• **Problem statement**
In the lines below, look for "library". Copy each line where it appears.

(Dataset entries)
This design comes from an exercise in tuning for small area, a short achievable clock period and few clock cycles per item on the open sky130 flow, not from production work.
Function was checked by simulation only, so behaviour that the tests miss may differ from the original.
Power figures rest on the tool's default switching activity, not on a simulated workload.

== JK ==
==> flow/design.v (excerpt) <==
module se05x_rx_check (
    input  wire        clk,
    input  wire        rst,             
    input  wire        in_valid,
    output wire        in_ready,
    input  wire [31:0] in_data,
    output reg         res_valid,
    output reg  [3:0]  res_status,      
    output reg  [1:0]  res_kind,        
    output reg  [7:0]  res_pcb,
    output reg  [7:0]  res_len,
    output wire [15:0] res_crc,         
    output wire        res_seq_mismatch,
    output wire        res_rx_seq,      
    output wire        res_wtx,         
    output wire [7:0]  res_wtx_mult
);
    localparam [7:0] NAD_C2H = 8'hA5;
    localparam [15:0] RESIDUE = 16'hF0B8;   
    localparam [15:0] WTX_HDR = 16'hFE12;   
    localparam [3:0] ST_OK       = 4'd0;
    localparam [3:0] ST_BAD_CRC  = 4'd4;
    localparam [3:0] ST_BAD_PCB  = 4'd5;
    localparam [3:0] ST_BAD_ADDR = 4'd6;
    localparam [3:0] ST_RX_BUF   = 4'd7;
    localparam [1:0] K_I = 2'd0, K_R = 2'd1, K_S = 2'd2, K_BAD = 2'd3;
  ...
==> flow/config.mk <==
export PLATFORM = sky130hd
export DESIGN_NAME = se05x_rx_check
export DESIGN_NICKNAME = se05x_rx_check
export VERILOG_FILES = /design/flow/design.v
export SDC_FILE = /design/flow/constraint.sdc
export NUM_CORES = 4
export LEC_CHECK = 0
export CAP_MARGIN = 20
export CORE_MARGIN = 2
export CORE_UTILIZATION = 60
export CTS_BUF_LIST = sky130_fd_sc_hd__clkbuf_4 sky130_fd_sc_hd__clkbuf_8
export SETUP_SLACK_MARGIN = 1.75
export SLEW_MARGIN = 20
==> flow/constraint.sdc <==
create_clock -name core_clock -period 5.0 [get_ports {clk}]
set_input_delay 1.0000 -clock core_clock [delete_from_list [all_inputs] [get_ports {clk}]]
set_output_delay 1.0000 -clock core_clock [all_outputs]
set_load 0.01 [all_outputs]
standard.sh (not shown) runs the stock make flow with config.mk's settings and CLKGATE_MAP_FILE= SYNTH_SCRIPT=/design/flow/synth_recipe.tcl, a recipe that flattens the netlist after the stock synthesis.
==> flow/flow/run.sh <==
#!/bin/bash
# The standard layout (standard.sh) with two changes:
#  - synthesis is flow/my_synth.tcl: synth_recipe.tcl, but keeping the RTL's
#    XOR network as written (see the comment at its top);
#  - the port buffers are buf_2 cells instead of the default choice (a slow
#    delay buffer).
set -euo pipefail
here=$(pwd)
export BUFFER_PORTS_ARGS="-buffer_cell sky130_fd_sc_hd__buf_2"
sed "s#SYNTH_SCRIPT=[^ ]*#SYNTH_SCRIPT=$here/flow/my_synth.tcl#" standard.sh > my_standard.sh
grep -q "SYNTH_SCRIPT=$here/flow/my_synth.tcl" my_standard.sh
bash my_standard.sh > standard.log 2>&1
==> flow/flow/my_synth.tcl <==
# The standard flow's synthesis script (synth_recipe.tcl), except that the XOR network
# is kept as written: Yosys's own generic ABC pass is skipped (synth -noabc),
# and just before ABC's technology mapping the 2-input XOR/XNOR gates are
# mapped to the library's xor2/xnor2 cells (flow/xormap.v), so ABC maps
# only the rest. Registers are untouched by either change.
set ::my_flow_dir [file dirname [file normalize [info script]]]
proc synth {args} { yosys synth -nofsm -noshare -noabc {*}$args }
proc abc {args} {
  yosys techmap -map $::my_flow_dir/xormap.v
  yosys abc {*}$args
}
source $::env(SCRIPTS_DIR)/synth.tcl
# left out here: clear keep_hierarchy, flatten, clean up, hide names made inside functions, write 1_2_yosys.v
==> flow/flow/xormap.v <==
// Map Yosys's 2-input XOR/XNOR gates straight to the library's cells, so
// that ABC keeps the XOR network as the RTL writes it.
module \$_XOR_ (input A, input B, output Y);
  sky130_fd_sc_hd__xor2_1 _TECHMAP_REPLACE_ (.A(A), .B(B), .X(Y));
endmodule
module \$_XNOR_ (input A, input B, output Y);
  sky130_fd_sc_hd__xnor2_1 _TECHMAP_REPLACE_ (.A(A), .B(B), .Y(Y));
endmodule
The flow did not stop early for JK: all stages ran, and the layout cleared the timing, design-rule and antenna checks.
Testbench counts of JK, summed over its fixed seeds: cycles 37,512, frames 1,280.
#### Input delta (MS over JK)
--- a/flow/design.v
+++ b/flow/design.v
@@ -54,23 +54,26 @@
     endfunction
     wire [7:0] d0 = in_data[7:0],   d1 = in_data[15:8],
                d2 = in_data[23:16], d3 = in_data[31:24];
     reg [7:2]  rem;         
     reg        busy;
     reg        r_ge6, r5, r4, r3, r2, r1;
     reg [1:0]  tc;          
     reg [15:0] crcq;        
     reg        rx_seq;
-    reg        len_bad, hdr_bad, pcb_bad;
+    reg        len_bad, hdr_bad, any_bad, pcb_only, i_cand, wtx_cand;
     reg        lo_bad;      
     reg [3:0]  crc_bad;     
     wire len0   = (d2 == 8'h00);
     wire len255 = (d2 == 8'hFF);
+    wire nad_bad = (d0 != NAD_C2H);
+    wire [1:0] kind0 = pcb_kind(d1);
+    wire pcb_bad0 = (kind0 == K_BAD) || (kind0 == K_R) || (d1 == 8'hC3 && d2 != 8'd1);
     wire k3 = busy ? r5 : (len0 || len255);
     wire k2 = busy && r4;
     wire k1 = busy && r3;
     wire serial    = k3 || k2 || k1;
     wire last_byte = k1 || (k2 && tc == 2'd1) || (k3 && tc == 2'd2);
     assign in_ready = !serial || last_byte;
     wire take = in_valid && in_ready;
     wire last = r4 || r3 || r2 || r1;
     wire [15:0] c0 = busy ? ~crcq : 16'hFFFF;
@@ -246,22 +249,24 @@
                 crcq <= ~u;
             else if (busy ? r_ge6 : 1'b1)
                 crcq <= ~c4;
         end
         if (in_valid && last_byte && k3)
             lo_bad <= (~u[7:0] != d3);
         if (take && !busy) begin
             res_pcb <= d1;
             res_len <= d2;
-            len_bad <= len255;
-            hdr_bad <= len255 || (d0 != NAD_C2H);
-            pcb_bad <= (pcb_kind(d1) == K_BAD) || (pcb_kind(d1) == K_R) ||
-                       (d1 == 8'hC3 && d2 != 8'd1);
+            len_bad  <= len255;
+            hdr_bad  <= len255 || nad_bad;
+            any_bad  <= len255 || nad_bad || pcb_bad0;
+            pcb_only <= !len255 && !nad_bad && pcb_bad0;
+            i_cand   <= !len255 && !nad_bad && !pcb_bad0 && !d1[7];
+            wtx_cand <= !len255 && !nad_bad && d1 == 8'hC3 && d2 == 8'd1;
         end
         if (take && busy) begin
             crc_bad[0] <= k2 ? (~u[3:0] != d2[3:0]) :
                           k1 ? (~u[3:0] != d1[3:0]) :
                           r2 ? (c0[3:0] != ~d0[3:0]) :
                                lo_bad;
             crc_bad[1] <= k2 ? (~u[7:4] != d2[7:4]) :
                           k1 ? (~u[7:4] != d1[7:4]) :
                           r2 ? (c0[7:4] != ~d0[7:4]) :
@@ -274,23 +279,22 @@
                           k1 ? (~u[15:12] != d2[7:4]) :
                           r2 ? (c0[15:12] != ~d1[7:4]) :
                                (crcq[15:12] != d0[7:4]);
         end
     end
     assign res_crc = crcq;
     wire crc_any = (crc_bad != 4'h0);
     always @(*) begin
         res_kind   = pcb_kind(res_pcb);
-        res_status = {1'b0, hdr_bad || crc_any || pcb_bad, hdr_bad,
-                      len_bad || (!hdr_bad && !crc_any && pcb_bad)};
+        res_status = {1'b0, any_bad || crc_any, hdr_bad,
+                      len_bad || (pcb_only && !crc_any)};
     end
-    wire ok       = !(hdr_bad || crc_any || pcb_bad);
-    wire accept_i = ok && !res_pcb[7];                     
+    wire accept_i = i_cand && !crc_any;                    
     assign res_seq_mismatch = accept_i && (res_pcb[6] != rx_seq);
     assign res_rx_seq       = rx_seq ^ accept_i;
-    assign res_wtx          = ok && (res_pcb == 8'hC3);
+    assign res_wtx          = wtx_cand && !crc_any;
     wire [7:0] wh = ~res_crc[15:8];                  
     wire [7:0] wy = wh ^ (wh >> 5);
     wire [7:0] wx = wy ^ {wy[3:0], 4'h0};
     wire [7:0] mult = wx ^ WTX_HDR[7:0];
     assign res_wtx_mult     = res_wtx ? mult : 8'h00;
 endmodule
==> comparison <==
| cell area after synthesis | higher: MS |. The final cell count without fillers on MS is in line with that on JK. Number of synthesized flops with an enable pin, JK and MS: lower on JK. What JK reported for wire length on met3 has to be multiplied by 0.822 to get the figure for MS. MS vs JK on global-route usage: MS is the higher one. JK has lower routed wire length than MS. In terms of mean number of vias per cell, JK and MS differ only marginally. The final reports for MS and JK show synthesized-area fraction occupied by and/or/nand/nor cells higher in the former. From MS to JK, number of resized instances in the post-cts repair step did not move at all.
Testbench counts of MS, summed over its fixed seeds: cycles 37,512, frames 1,280.

* * *

v23:
se05x_rx_check with an RTL version that a note above also has.
For scale: roughly 630 cells after synthesis, about 86 I/O pins, about 0.0055 mm² of cells after synthesis.
==> flow/config.mk <==
export PLATFORM = sky130hd
export DESIGN_NAME = se05x_rx_check
export DESIGN_NICKNAME = se05x_rx_check
export VERILOG_FILES = /design/flow/design.v
export SDC_FILE = /design/flow/constraint.sdc
export NUM_CORES = 4
export LEC_CHECK = 0
export CAP_MARGIN = 20
export CORE_MARGIN = 2
export CORE_UTILIZATION = 60
export CTS_BUF_LIST = sky130_fd_sc_hd__clkbuf_4 sky130_fd_sc_hd__clkbuf_8
export SETUP_SLACK_MARGIN = 2.0
export SLEW_MARGIN = 20
==> flow/constraint.sdc <==
create_clock -name core_clock -period 5.0 [get_ports {clk}]
set_input_delay 1.0000 -clock core_clock [delete_from_list [all_inputs] [get_ports {clk}]]
set_output_delay 1.0000 -clock core_clock [all_outputs]
set_load 0.01 [all_outputs]
Scripts as last shown in full above: flow/flow/run.sh, flow/flow/my_synth.tcl, flow/flow/xormap.v
Testbench counts of v23, summed over its fixed seeds: cycles 37,512, frames 1,280.
Edits applied to the flow inputs when going from v23 to v29:
--- a/flow/design.v
+++ b/flow/design.v
@@ -51,32 +51,29 @@
             else
                 pcb_kind = K_BAD;
         end
     endfunction
     wire [7:0] d0 = in_data[7:0],   d1 = in_data[15:8],
                d2 = in_data[23:16], d3 = in_data[31:24];
     reg [7:2]  rem;         
     reg        busy;
     reg        r_ge6, r5, r4, r3, r2, r1;
     reg [1:0]  tc;          
     reg [15:0] crcq;        
     reg        rx_seq;
-    reg        len_bad, hdr_bad, any_bad, pcb_only, i_cand, wtx_cand;
+    reg        len_bad, hdr_bad, pcb_bad;
     reg        lo_bad;      
     reg [3:0]  crc_bad;     
     wire len0   = (d2 == 8'h00);
     wire len255 = (d2 == 8'hFF);
-    wire nad_bad = (d0 != NAD_C2H);
-    wire [1:0] kind0 = pcb_kind(d1);
-    wire pcb_bad0 = (kind0 == K_BAD) || (kind0 == K_R) || (d1 == 8'hC3 && d2 != 8'd1);
     wire k3 = busy ? r5 : (len0 || len255);
     wire k2 = busy && r4;
     wire k1 = busy && r3;
     wire serial    = k3 || k2 || k1;
     wire last_byte = k1 || (k2 && tc == 2'd1) || (k3 && tc == 2'd2);
     assign in_ready = !serial || last_byte;
     wire take = in_valid && in_ready;
     wire last = r4 || r3 || r2 || r1;
     wire [15:0] c0 = busy ? ~crcq : 16'hFFFF;
     wire [15:0] c4;
     wire t0, t1, t2, t3, t4, t5, t6, t7, t8, t9, t10, t11;
     wire t12, t13, t14, t15, n1, n2, n3, n4, n5, n6, n7, n8;
@@ -246,55 +243,54 @@
         r1    <= rem_n == 8'd1;
         if (in_valid) begin
             if (serial)
                 crcq <= ~u;
             else if (busy ? r_ge6 : 1'b1)
                 crcq <= ~c4;
         end
         if (in_valid && last_byte && k3)
             lo_bad <= (~u[7:0] != d3);
         if (take && !busy) begin
             res_pcb <= d1;
             res_len <= d2;
-            len_bad  <= len255;
-            hdr_bad  <= len255 || nad_bad;
-            any_bad  <= len255 || nad_bad || pcb_bad0;
-            pcb_only <= !len255 && !nad_bad && pcb_bad0;
-            i_cand   <= !len255 && !nad_bad && !pcb_bad0 && !d1[7];
-            wtx_cand <= !len255 && !nad_bad && d1 == 8'hC3 && d2 == 8'd1;
+            len_bad <= len255;
+            hdr_bad <= len255 || (d0 != NAD_C2H);
+            pcb_bad <= (pcb_kind(d1) == K_BAD) || (pcb_kind(d1) == K_R) ||
+                       (d1 == 8'hC3 && d2 != 8'd1);
         end
         if (take && busy) begin
             crc_bad[0] <= k2 ? (~u[3:0] != d2[3:0]) :
                           k1 ? (~u[3:0] != d1[3:0]) :
                           r2 ? (c0[3:0] != ~d0[3:0]) :
                                lo_bad;
             crc_bad[1] <= k2 ? (~u[7:4] != d2[7:4]) :
                           k1 ? (~u[7:4] != d1[7:4]) :
                           r2 ? (c0[7:4] != ~d0[7:4]) :
                                lo_bad;
             crc_bad[2] <= k2 ? (~u[11:8] != d3[3:0]) :
                           k1 ? (~u[11:8] != d2[3:0]) :
                           r2 ? (c0[11:8] != ~d1[3:0]) :
                                (crcq[11:8] != d0[3:0]);
             crc_bad[3] <= k2 ? (~u[15:12] != d3[7:4]) :
                           k1 ? (~u[15:12] != d2[7:4]) :
                           r2 ? (c0[15:12] != ~d1[7:4]) :
                                (crcq[15:12] != d0[7:4]);
         end
     end
     assign res_crc = crcq;
     wire crc_any = (crc_bad != 4'h0);
     always @(*) begin
         res_kind   = pcb_kind(res_pcb);
-        res_status = {1'b0, any_bad || crc_any, hdr_bad,
-                      len_bad || (pcb_only && !crc_any)};
+        res_status = {1'b0, hdr_bad || crc_any || pcb_bad, hdr_bad,
+                      len_bad || (!hdr_bad && !crc_any && pcb_bad)};
     end
-    wire accept_i = i_cand && !crc_any;                    
+    wire ok       = !(hdr_bad || crc_any || pcb_bad);
+    wire accept_i = ok && !res_pcb[7];                     
     assign res_seq_mismatch = accept_i && (res_pcb[6] != rx_seq);
     assign res_rx_seq       = rx_seq ^ accept_i;
-    assign res_wtx          = wtx_cand && !crc_any;
+    assign res_wtx          = ok && (res_pcb == 8'hC3);
     wire [7:0] wh = ~res_crc[15:8];                  
     wire [7:0] wy = wh ^ (wh >> 5);
     wire [7:0] wx = wy ^ {wy[3:0], 4'h0};
     wire [7:0] mult = wx ^ WTX_HDR[7:0];
     assign res_wtx_mult     = res_wtx ? mult : 8'h00;
 endmodule
Notes after the runs:
- v29 completed every stage of the flow, and the final layout passed the timing, design-rule and antenna checks.
- Comparing v29 and v23, the higher logic gate share of total power was measured on v23.
- Summary — via density per instance, v29 relative to v23: higher, by 0.93%.
- Against v23, combinational power in v29 fell by a little under 10%.
- Post-place instance area, v29 and v23: lower on v29
- On flip-flop and latch share of the layout cell area: v29 sits below v23.
- Between v29 and v23, the number of violations reported at the end of detailed-routing iteration 0 figures differ only marginally.
- Hold slack was lower in v23 than in v29.
- Between v29 and v23, it is v29 whose non-clock buffer count is lower, by 10.
- In the metrics for v29 and v23, the one carrying the lower utilization is v29.
- [compare] base=v23 new=v29: net switching component of the power shows a reduction of 140 µW; shortest period the worst path allows went up by 0.055 ns.
Testbench counts of v29, summed over its fixed seeds: cycles 37,512, frames 1,280.

## what the ideal ports hide
The flow's constraints put no driver on any port. The routed layouts listed below were extracted and timed again, unchanged, in two steps. Step 1 (the two cells are an assumption about what drives the block):
set clk [get_ports {clk}]
set_driving_cell -lib_cell sky130_fd_sc_hd__clkbuf_16 $clk
set_driving_cell -lib_cell sky130_fd_sc_hd__buf_2 [delete_from_list [all_inputs] $clk]
Step 2 adds t to the input delays and takes it off the output delays; t is the mean of the earliest and latest rising clock arrival at the registers after step 1. Input paths then give back, and output paths get back, about the clock's delay inside the block. Slacks: ideal / step 1 / step 2; pairs: ideal / step 1.
| run | t (ns) | setup WS [ns] | worst data-port slew with drivers (ns) |
|---|---|---|---|
| JK | 0.381 | 1.744 / 1.708 / 1.485 | 0.05 |
| MS | 0.379 | 1.794 / 1.776 / 1.503 | 0.04 |
| v23 | 0.380 | 1.841 / 1.849 / 1.469 | 0.07 |
| v29 | 0.382 | 1.786 / 1.751 / 1.589 | 0.04 |
After both steps setup and hold are still met in every run listed. For v23, which loses most, drivers alone change the setup slack by +0.008 ns; drivers and shift together by -0.372 ns.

• **Output of the task**
# mapped to the library's xor2/xnor2 cells (flow/xormap.v), so ABC maps
// Map Yosys's 2-input XOR/XNOR gates straight to the library's cells, so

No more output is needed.